Some quick tips you can do right now:

  • Switch to whole-grain products. Any bread, pasta, baked goods, cereals or other wheat and grain products can easily be swapped out for their whole-wheat and whole-grain siblings.
  • Add at least one meal a day that is solely whole plants. This could be a salad, or roasted vegetables, a green smoothie, or just an apple. Another good trick is to swap out those meat proteins for plant proteins like nuts and beans. A good whole-wheat black bean burrito will do the trick.
  • AVOID processed foods, supplements, or fiber-added foods. These things are working against your health in many ways, with their salt and calorie content so just leave them on the shelf! Also, maximum benefits are achieved by getting nutrients right from the source—the plants– so pills and powders may increase the fiber on that nutrition facts graphic on the back of the package, but not necessarily enough for your body to interact with that fiber.
  • GO SLOW. Adding new things to your diet too quickly can backfire. Increase your fiber intake over a few weeks. When you make a change, like the ones above, make that change and stick with it for a while before you go adding more. Also, make sure you are keeping the gut bacteria balanced with good pre and pro-biotics. When I add more raw greens to my diet, I am always sure to keep Kombucha or half-sour pickles around too.
  • Drink plenty of water. Fiber needs moisture, it’s gelly and sticky, and without this it will stick inside you and you’ll get constipated. No fun.
  • CROWD OUT. I know I told you to avoid processed foods, but I encourage you not to think about what you shouldn’t eat, like white bread and hot dogs, but instead to think about what you SHOULD EAT, i.e. whole grain pasta, and black bean burritos. That way, if you do still reach for the comfort foods and treats, you know you are still getting an influx of good foods, and as it turns out, from a fiber perspective, its BALANCE more than anything that we want to aim for, not vigilant increase in fiber at all costs.

If you think your diet is significantly lower in fiber a day, or you are prepared to suffer through the transition at lightening speed, see the below chart for foods with more than 7 grams of fiber per serving.
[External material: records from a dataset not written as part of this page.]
### config.mk
export PLATFORM = sky130hd
export DESIGN_NAME = booth_seq_mult
export DESIGN_NICKNAME = d
export VERILOG_FILES = /design/src/rtl/booth_seq_mult.sv
export SDC_FILE = /design/constraint.sdc
export NUM_CORES = 1
export LEC_CHECK = 0
export BUFFER_PORTS_ARGS = -buffer_cell sky130_fd_sc_hd__buf_4
export CORE_ASPECT_RATIO = 1.75
export CORE_MARGIN = 10
export CORE_UTILIZATION = 50
export DETAILED_ROUTE_END_ITERATION = 10
export PLACE_DENSITY = 0.73
export SLEW_MARGIN = 10
export SYNTH_ARGS = -nofsm -noshare
export SYNTH_HDL_FRONTEND = slang
export SYNTH_SLANG_ARGS = --single-unit
### constraint.sdc
create_clock -name clk -period 2.1 [get_ports clk]
set_input_delay 0.21 -clock clk [delete_from_list [all_inputs] [get_ports clk]]
set_output_delay 0.21 -clock clk [all_outputs]
set_load 0.02 [all_outputs]
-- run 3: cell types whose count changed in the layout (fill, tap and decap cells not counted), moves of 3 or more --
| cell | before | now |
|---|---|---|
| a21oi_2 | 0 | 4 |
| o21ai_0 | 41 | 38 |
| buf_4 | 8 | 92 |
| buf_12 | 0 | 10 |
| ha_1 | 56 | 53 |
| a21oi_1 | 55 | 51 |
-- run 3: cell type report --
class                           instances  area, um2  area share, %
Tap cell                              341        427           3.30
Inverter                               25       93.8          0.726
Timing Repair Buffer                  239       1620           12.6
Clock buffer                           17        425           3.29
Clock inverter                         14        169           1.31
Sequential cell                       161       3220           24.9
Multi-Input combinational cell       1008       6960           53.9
## config.mk

```make
export PLATFORM = sky130hd
export DESIGN_NAME = pp_reader_mod
export DESIGN_NICKNAME = d
export VERILOG_FILES = /design/src/rtl/pp_mod_pkg.sv /design/src/rtl/pp_us_tick.sv /design/src/rtl/pp_bit_timer.sv /design/src/rtl/pp_frame_seq.sv /design/src/rtl/pp_reader_mod.sv
export SDC_FILE = /design/constraint.sdc
export NUM_CORES = 1
export LEC_CHECK = 0
export CAP_MARGIN = 20
export CORE_UTILIZATION = 48
export DETAILED_ROUTE_END_ITERATION = 8
export PLACE_DENSITY = 0.76
export SLEW_MARGIN = 15
export SYNTH_ARGS = -nofsm -noshare
export SYNTH_HDL_FRONTEND = slang
export SYNTH_HIERARCHICAL = 1
export SYNTH_SLANG_ARGS = --single-unit
```

## constraint.sdc

```tcl
create_clock -name clk -period 2.32 [get_ports clk]
set_input_delay 0.464 -clock clk [delete_from_list [all_inputs] [get_ports clk]]
set_output_delay 0.464 -clock clk [all_outputs]
set_load 0.005 [all_outputs]
```

## src/rtl/pp_mod_pkg.sv

```systemverilog
package pp_mod_pkg;

   typedef enum logic [1:0] {
      PP_IDLE = 2'd0,
      PP_DATA = 2'd1,
      PP_EOF  = 2'd2
   } pp_state_e;

endpackage

```

## src/rtl/pp_us_tick.sv

```systemverilog
// Microsecond tick divider. Held at phase zero while not running so that
// every frame starts on a whole microsecond boundary.
module pp_us_tick #(
   parameter int unsigned DIV = 100
) (
   input  logic clk,
   input  logic rst,
   input  logic run_i,
   output logic tick_o
);

   if (DIV < 1) begin : g_bad_div
      $error("pp_us_tick: DIV must be at least 1");
   end

   if (DIV == 1) begin : g_direct
      assign tick_o = run_i;
   end else begin : g_count
      localparam int unsigned CW = $clog2(DIV);
      localparam logic [CW-1:0] LAST = CW'(DIV - 1);
      logic [CW-1:0] cnt_q;

      always_ff @(posedge clk) begin
         if (rst || !run_i) begin
            cnt_q <= '0;
         end else if (cnt_q == LAST) begin
            cnt_q <= '0;
         end else begin
            cnt_q <= cnt_q + 1'b1;
         end
      end

      assign tick_o = run_i && (cnt_q == LAST);
   end

endmodule

```

## src/rtl/pp_bit_timer.sv

```systemverilog
// Counts whole microseconds since the start of the current bit or pause.
module pp_bit_timer #(
   parameter int unsigned US_W = 7
) (
   input  logic            clk,
   input  logic            rst,
   input  logic            run_i,
   input  logic            clear_i,
   input  logic            tick_i,
   output logic [US_W-1:0] us_o
);

   logic [US_W-1:0] us_q;

   always_ff @(posedge clk) begin
      if (rst || clear_i || !run_i) begin
         us_q <= '0;
      end else if (tick_i) begin
         us_q <= us_q + 1'b1;
      end
   end

   assign us_o = us_q;

endmodule

```

## src/rtl/pp_frame_seq.sv

```systemverilog
// Holds the frame, shifts it out bit 0 first and tracks bits remaining.
module pp_frame_seq #(
   parameter int unsigned FRAME_W = 32,
   parameter int unsigned LEN_W   = 6
) (
   input  logic               clk,
   input  logic               rst,
   input  logic               load_i,
   input  logic [FRAME_W-1:0] frame_i,
   input  logic [LEN_W-1:0]   len_i,
   input  logic               step_i,
   output logic               bit_o,
   output logic               last_o,
   output logic               zero_len_o
);

   localparam logic [LEN_W-1:0] MAX_LEN = LEN_W'(FRAME_W);

   logic [FRAME_W-1:0] shift_q;
   logic [LEN_W-1:0]   left_q;
   logic [LEN_W-1:0]   len_eff;

   always_comb begin
      if (len_i > MAX_LEN) begin
         len_eff = MAX_LEN;
      end else begin
         len_eff = len_i;
      end
   end

   always_ff @(posedge clk) begin
      if (rst) begin
         shift_q <= '0;
         left_q  <= '0;
      end else if (load_i) begin
         shift_q <= frame_i;
         left_q  <= len_eff;
      end else if (step_i) begin
         shift_q <= shift_q >> 1;
         left_q  <= left_q - 1'b1;
      end
   end

   assign bit_o      = shift_q[0];
   assign last_o     = (left_q == LEN_W'(1));
   assign zero_len_o = (len_i == '0);

endmodule

```

## src/rtl/pp_reader_mod.sv

```systemverilog
module pp_reader_mod #(
   parameter int unsigned CLK_HZ   = 100_000_000,
   parameter int unsigned PAUSE_US = 20,
   parameter int unsigned T0_US    = 60,
   parameter int unsigned T1_US    = 100,
   parameter int unsigned FRAME_W  = 32,
   localparam int unsigned LEN_W   = $clog2(FRAME_W + 1)
) (
   input  logic               clk,
   input  logic               rst,
   input  logic               start_i,
   input  logic [FRAME_W-1:0] frame_i,
   input  logic [LEN_W-1:0]   len_i,
   input  logic               ks_bit_i,
   output logic               ks_adv_o,
   output logic               mod_o,
   output logic               busy_o,
   output logic               done_o
);

   import pp_mod_pkg::*;

   localparam int unsigned DIV  = CLK_HZ / 1_000_000;
   localparam int unsigned US_W = $clog2(T1_US + 1);
   localparam logic [US_W-1:0] PAUSE_LAST = US_W'(PAUSE_US - 1);
   localparam logic [US_W-1:0] PAUSE_LEN  = US_W'(PAUSE_US);
   localparam logic [US_W-1:0] T0_LAST    = US_W'(T0_US - 1);
   localparam logic [US_W-1:0] T1_LAST    = US_W'(T1_US - 1);

   if (CLK_HZ % 1_000_000 != 0 || DIV < 1) begin : g_bad_clk
      $error("pp_reader_mod: CLK_HZ must be a whole number of MHz");
   end
   if (PAUSE_US < 1 || PAUSE_US >= T0_US || T0_US >= T1_US) begin : g_bad_times
      $error("pp_reader_mod: need 1 <= PAUSE_US < T0_US < T1_US");
   end
   if (FRAME_W < 1) begin : g_bad_width
      $error("pp_reader_mod: FRAME_W must be at least 1");
   end

   pp_state_e       st_q, st_d;
   logic            running;
   logic            tick;
   logic [US_W-1:0] us_cnt;
   logic            cur_bit, last_bit, zero_len;
   logic            tx_bit;
   logic [US_W-1:0] period_last;
   logic            accept, bit_end, eof_end, timer_clear;
   logic            done_q;

   assign running = (st_q != PP_IDLE);
   assign accept  = start_i && (st_q == PP_IDLE);

   pp_us_tick #(.DIV(DIV)) tick_i (
      .clk    (clk),
      .rst    (rst),
      .run_i  (running),
      .tick_o (tick)
   );

   pp_bit_timer #(.US_W(US_W)) timer_i (
      .clk     (clk),
      .rst     (rst),
      .run_i   (running),
      .clear_i (timer_clear),
      .tick_i  (tick),
      .us_o    (us_cnt)
   );

   pp_frame_seq #(.FRAME_W(FRAME_W), .LEN_W(LEN_W)) seq_i (
      .clk        (clk),
      .rst        (rst),
      .load_i     (accept),
      .frame_i    (frame_i),
      .len_i      (len_i),
      .step_i     (bit_end),
      .bit_o      (cur_bit),
      .last_o     (last_bit),
      .zero_len_o (zero_len)
   );

   // Whitened bit; the keystream is stable until ks_adv_o fires.
   assign tx_bit      = cur_bit ^ ks_bit_i;
   assign period_last = tx_bit ? T1_LAST : T0_LAST;

   assign bit_end     = (st_q == PP_DATA) && tick && (us_cnt == period_last);
   assign eof_end     = (st_q == PP_EOF) && tick && (us_cnt == PAUSE_LAST);
   assign timer_clear = bit_end || eof_end;

   always_comb begin
      st_d = st_q;
      unique case (st_q)
         PP_IDLE: begin
            if (accept) begin
               st_d = zero_len ? PP_EOF : PP_DATA;
            end
         end
         PP_DATA: begin
            if (bit_end && last_bit) begin
               st_d = PP_EOF;
            end
         end
         PP_EOF: begin
            if (eof_end) begin
               st_d = PP_IDLE;
            end
         end
         default: st_d = PP_IDLE;
      endcase
   end

   always_ff @(posedge clk) begin
      if (rst) begin
         st_q   <= PP_IDLE;
         done_q <= 1'b0;
      end else begin
         st_q   <= st_d;
         done_q <= eof_end;
      end
   end

   assign mod_o    = !(running && (us_cnt < PAUSE_LEN));
   assign busy_o   = running;
   assign done_o   = done_q;
   assign ks_adv_o = bit_end;

endmodule

```

# Yosys cells after proc, flatten, opt, wreduce, memory -nomap -nowiden

Cells that the tools add are included.

$add $sub $neg: 3
Magnitude comparators: 2
Equality and inequality tests: 9
Mux-type cells: 11
Bitwise operators: 1
Reductions and logical operators: 20

Operators with widths:

| operator                                                   | number |
|---|---|
| 2-to-1 mux 32 bit                                          | 2 |
| 2-to-1 mux 6 bit                                           | 3 |
| adder 7 x 1 -> 7 bit, second input constant                | 2 |
| logical AND 1 bit                                          | 8 |
| 2-to-1 mux 2 bit                                           | 4 |
| == test 7 x 5 -> 1 bit, second input constant              | 1 |
| == test 7 bit                                              | 1 |
| == test 7 bit, second input constant                       | 1 |
| less-than comparator 7 x 5 -> 1 bit, second input constant | 1 |
| 2-to-1 mux 7 bit                                           | 1 |
| == test 6 x 1 -> 1 bit, second input constant              | 1 |
| > comparator 6 bit, second input constant                  | 1 |
| zero test 6 bit                                            | 1 |
| one-hot mux 2 bit (3 select lines)                         | 1 |
| subtractor 6 x 1 -> 6 bit, second input constant           | 1 |
| logical OR 1 bit                                           | 4 |
| != test 2 bit, second input constant                       | 2 |
| nonzero test 2 bit                                         | 2 |
| AND reduction 3 bit                                        | 1 |
| == test 2 x 1 -> 1 bit, second input constant              | 1 |
| == test 2 bit, second input constant                       | 1 |
| zero test 1 bit                                            | 2 |
| zero test 2 bit                                            | 1 |
| != test 2 x 1 -> 1 bit, second input constant              | 1 |
| other kinds (2)                                            | 2 |

Register bits: 55
Input port bits: 42
Output and inout bits: 4
Logic and storage cells: 52

# Longest topological paths before layout

Depth after elaboration: 7
Depth in mapped cells: 10
Mapped depth without buffers: 10

# By module

Netlist, hierarchy kept.

By module, submodules not included:

| module        | instances | cells each | area an instance (um^2) | seq. area each (um^2) |
|---|---|---|---|---|
| pp_frame_seq  | 1         | 219        | 1910.6                  | 760.7 |
| pp_us_tick    | 1         | 35         | 320.3                   | 140.1 |
| pp_bit_timer  | 1         | 33         | 300.3                   | 140.1 |
| pp_reader_mod | 1         | 29         | 241.5                   | 60.1 |

# Least setup slack after synthesis

OpenSTA, ideal clock, no wires.

Kind: register to register
From: register tick_i.g_count.cnt_q[0]
To: register seq_i.shift_q[2]
Setup time: 0.131 ns
Arrival time: 2.271 ns
Data required time: 2.189 ns
Slack: -0.081 ns
Cell stages (with the launch flop): 10
Buffers on the path: 1
Clock period less this slack: 2.401 ns
Cells stage by stage: dfxtp_1 > ha_1 > nand4bb_2 > nor3_1 > nand4b_1 > nor4_4 > buf_6 > mux2_2 > nand2_1 > a21oi_2

Longest elaborated chain between the ends: 5

Ends and longest elaborated chain:

| element                             | line                | RTL |
|---|---|---|
| start, declared                     | pp_us_tick.sv:21    | `logic [CW-1:0] cnt_q;` |
| start signal, assigned              | pp_us_tick.sv:29    | `cnt_q <= cnt_q + 1'b1;` |
| == test 7 bit                       | pp_us_tick.sv:33    | `assign tick_o = run_i && (cnt_q == LAST);` |
| logical AND 1 bit                   | pp_us_tick.sv:33    |  |
| named net tick                      | pp_reader_mod.sv:42 | `logic tick;` |
| logical AND 1 bit (2 in a row)      | pp_reader_mod.sv:85 | `assign bit_end = (st_q == PP_DATA) && tick && (us_cnt == period_last);` |
| named net ks_adv_o                  | pp_reader_mod.sv:15 | `output logic ks_adv_o,` |
| nonzero test 2 bit (no source line) | n/a                 |  |
| end signal, assigned                | pp_frame_seq.sv:36  | `shift_q <= frame_i;` |
| end signal, assigned                | pp_frame_seq.sv:39  | `shift_q <= shift_q >> 1;` |
| end, declared                       | pp_frame_seq.sv:19  | `logic [FRAME_W-1:0] shift_q;` |

The timed path passes the listed nets, and every way through them passes these cells.
A chain may end at the register's enable or synchronous reset.

# Worst setup path after layout

From: register tick_i.g_count.cnt_q[6]
To: register seq_i.left_q[4]

Longest elaborated chain between the ends: 5

Ends and longest elaborated chain:

| element                             | line                | RTL |
|---|---|---|
| == test 7 bit                       | pp_us_tick.sv:33    |  |
| logical AND 1 bit                   | pp_us_tick.sv:33    |  |
| named net tick                      | pp_reader_mod.sv:42 |  |
| logical AND 1 bit (2 in a row)      | pp_reader_mod.sv:85 |  |
| nonzero test 2 bit (no source line) | n/a                 |  |
| end signal, assigned                | pp_frame_seq.sv:37  | `left_q <= len_eff;` |
| end signal, assigned                | pp_frame_seq.sv:40  | `left_q <= left_q - 1'b1;` |
| end, declared                       | pp_frame_seq.sv:20  | `logic [LEN_W-1:0] left_q;` |

The timed path passes the listed nets, and every way through them passes these cells.

==> results.toml <==
[run_status]
status = "finished clean"

[global_route]
antenna_found_initial = 0
gr-usage-all-layers_pct = 19.7
grt_pass1_vias = 2095
gr-total-overflow = 0
grt_pass1_wl_um = 9450
grt_max_degree = 26

[route]
dr.pass1.iters = 4
wl_met3_um = 213
totalWireLength_um = 5720
met1_length_um = 2510
viasPerCell = 5.16
postRouteAntennaNets = 0
avgRoutedWirePerCell_um = 12.7
drt-initial-drc-count = 63
vias = 2331
wl_met2_um = 2880
drcViolationCount = 0
routed.top_layer = "met4"

[pwr]
share_comb_of_total_power_pct = 14.3
peakVddDrop_mv = 0.385
p_int_w = 0.00140
p_seq_share_pct = 54.7
p_sw_share_pct = 24.0
p_leak_nw = 1.36
fin_total_pwr_w = 0.00185
switchingPower_w = 0.000442
power_frac_clock_pct = 31.1
power.density_mw_per_mm2 = 511

[floorplan]
fp.coreArea_mm2 = 0.00554
dieArea_mm2 = 0.00608
fp.dieH_um = 78
core.rowCount = 27
top_level_ports = 46
die_x_um = 78
initial_core_util_pct = 50.0

[placed_design]
portBuffers = 45
hpwl_um = 3930
gp_congestion = 0.818
place_ws_ns = -0.170
dpl_cell_area_mm2 = 0.00340

[setup_path]
crit_type = "flip-flop to flip-flop"
crit_path_end_kind = "flip-flop"
arrival_ns = 2.39
critical_path.max_stage_delay_ns = 0.34
cp_data_required_time_ns = 2.52
reg2regPathDepth = 9
crit_buf_inv = 2
cp.depth = 9
path_delay_family = "simple AND/OR/NAND/NOR gates"
startpoint_type = "flip-flop"
cp_cell_sequence = "or2b_1 > nor3_4 > nand4b_1 > nor4_4 > buf_6 > buf_12 > and4bb_2 > xor2_1 > a32o_1"
crit_fanout = 13
slowest_stage = "dfxtp_1"

[clock_tree]
cts_sinks = 55
insertion_delay_ns = 0.31
cts_hold_buf = 0
clockBufferDepth = 2
clock-root-buffer = "clkbuf_8"
cts_tree = "yes"
cts_made_buffers = 5
clk_pin_slew_ns = 0.10
h-tree-depth = 2

[sta]
max_slew.worst_pin.slew_ns = 0.427
rsz0062_at_grt = "false"
finalClockSkew_ns = 0.0101
tns_ns = 0
drv_slew = 0
hold_viol = 0
period_share_pct = 94.4
worst_slack_ns = 0.130
timing.hold.ws_ns = 0.498
period_needed_ns = 2.19
max_slew_margin_pct = 71.5
fmax_ghz = 0.457
setup_viol = 0

[cells_and_area]
n_fill_cell = 496
syn2layout_area_growth_pct = 30.3
num-nets-final = 425
diodes = 0
drive_above_1_share_pct = 25.3
stdcell_area_mm2 = 0.00361

[logic_synthesis]
synthArstFlopShare_pct = 0
synth_ff_type = "dfxtp_1"
synth_top_cell_by_area = "dfxtp_1"
yosysSeqAreaShare_pct = 39.7
yosysMostFrequentCell = "nand2_1"
ys_seq_elements = 55
syn_area_per_cell_um2 = 8.77
yosysWarnings = 6
synth-edff-count = 0
synth_common_cells = "73 x nand2_1, 55 x dfxtp_1, 33 x a21oi_1"
syn_nets = 362
synth.distinct_cells = 48
synth.area.top_cells = "dfxtp_1 40%, mux2_2 13%, nand2_1 9.9%"
synth_top_area_share_pct = 39.7
synthCells = 316
netlist_area_mm2 = 0.00277

[hold_path]
min_path_type = "flip-flop to flip-flop"
min_delay_path_depth = 2

[run]
cap_violations = 0
==> power groups by stage <==
stage	clock network [W]	registers (W)	logic [W]
after global routing	0.000631	0.00102	0.000290
after CTS	0.000596	0.00101	0.000265
after detailed placement	0	0.00103	0.000260
after global placement	0	0.00103	0.000254
final	0.000574	0.00101	0.000263
after floorplan	0	0.00102	0.000151
==> layout by cell type, fill, tap and decap left out, types with 3 or more instances in the layout <==
cell	n
inv_1	12
buf_4	23
mux2i_1	3
nand3_1	3
clkdlybuf4s50_1	43
mux2_2	30
nand4_1	4
a21oi_1	33
clkbuf_8	7
or3_1	3
dfxtp_1	53
xor2_1	7
ha_1	3
o21ai_0	5
nand2_1	69
nand2_2	4
xnor2_1	4
nor2_1	19
a21oi_2	7
==> tightest hold or removal path, stage by stage, from the launching register on <==
cell and delay (ns):
dfxtp_1 0.34, nand2_1 0.06, o32ai_1 0.05
==> kinds of logic after synthesis <==
group / Yosys count / share of synthesized area, %
simple gates: 126 / 21.8
buf+inv: 29 / 6.32
compound gates: 57 / 13.2
xor+xnor: 11 / 3.47
fa+ha+maj: 4 / 1.81
flops: 55 / 39.7
mux: 34 / 13.7
==> worst paths after layout <==
kind,startpoint,end,slack [ns]
max,tick_i/g_count.cnt_q[6],seq_i/left_q[4],0.13
min,seq_i/left_q[3],seq_i/left_q[3],0.50
max reg2reg,tick_i/g_count.cnt_q[6],seq_i/left_q[4],0.13
min reg2reg,seq_i/left_q[3],seq_i/left_q[3],0.50
==> flip-flops by register name (all words and copies together), names as in the netlist <==
register,flops
seq_i/left_q,6
done_o,1
timer_i/us_o,7
seq_i/shift_q,32
st_q,2
tick_i/g_count.cnt_q,7
==> layout make-up <==
| class | instances | area, um^2 | share of cell area, % |
|---|---|---|---|
| Timing Repair Buffer | 73 | 717 | 19.8 |
| Clock buffer | 7 | 96.3 | 2.67 |
| Inverter | 12 | 45.0 | 1.25 |
| Multi-Input combinational cell | 232 | 1550 | 43.0 |
| Tap cell | 72 | 90.1 | 2.49 |
| Clock inverter | 1 | 7.51 | 0.208 |
| Sequential cell | 55 | 1100 | 30.5 |
==> layer usage <==
layer | up-vias | track usage (%)
li1 | 1203 | -
met1 | 1072 | 23.2
met2 | 45 | 34.7
met3 | 11 | 4.24
met4 | 0 | 7.78
met5 | - | 0
==> what timing repair did <==
action                                 4_1_cts  5_1_grt
resized for setup                           18        0
gates cloned                                 1        1
setup endpoints to repair                   38       43
pin swaps                                    4        2
endpoints found under the hold margin        0        0
setup buffers                                2        0
==> metrics by stage <==
stage,instances,util (%)
final,452,65.2
after global routing,452,65.2
after CTS,451,64.8
after detailed placement,441,61.3
after global placement,441,61.3
after floorplan,316,-
Power figures use the tool's default switching activity.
In conclusion, fiber is a great friend to have in the struggle for optimal health. It comes in most of the foods we know we should eat more of (cough, Kale, ahem, cough) and is talked about in smoothie shops and diet programs. What fiber is not is our health-food savior, or our diet wonder-nutrient. Fiber was a curious discovery, nutritionally, because it is naturally high in the foods with the most health benefits: fruits and vegetables. Optimal diets have a wide range of many nutrients, and when you eat mostly vegetables and fruits, and a complimentary small amount of nuts and seeds, and little else, you will naturally have a high fiber diet—that’s high fiber, but not too high. However, seeking out fiber by itself, isn’t the answer, but should be more like a guiding principle: If you aren’t getting enough fiber, it can only be because your diet is composed of processed foods, dairy and meat (or you have a medically mandated diet to avoid fiber such as IBS and Colitis). A diet rich in whole plant foods will be naturally high in fiber, without even trying, whereas a diet high in meat or processed food will be naturally low in fiber. So as we make healthier choices, adding in more fruits and vegetables, we will naturally reduce the amount of room in our stomachs for those other things, and the process will even out at a more natural and most importantly sustainable rate, resulting in better fiber levels too. When it comes to our health, fiber is great, but there’s no magic pill or formula, but the closest we can get involves eating mostly plants, and saying good-bye to the packaged food aisle.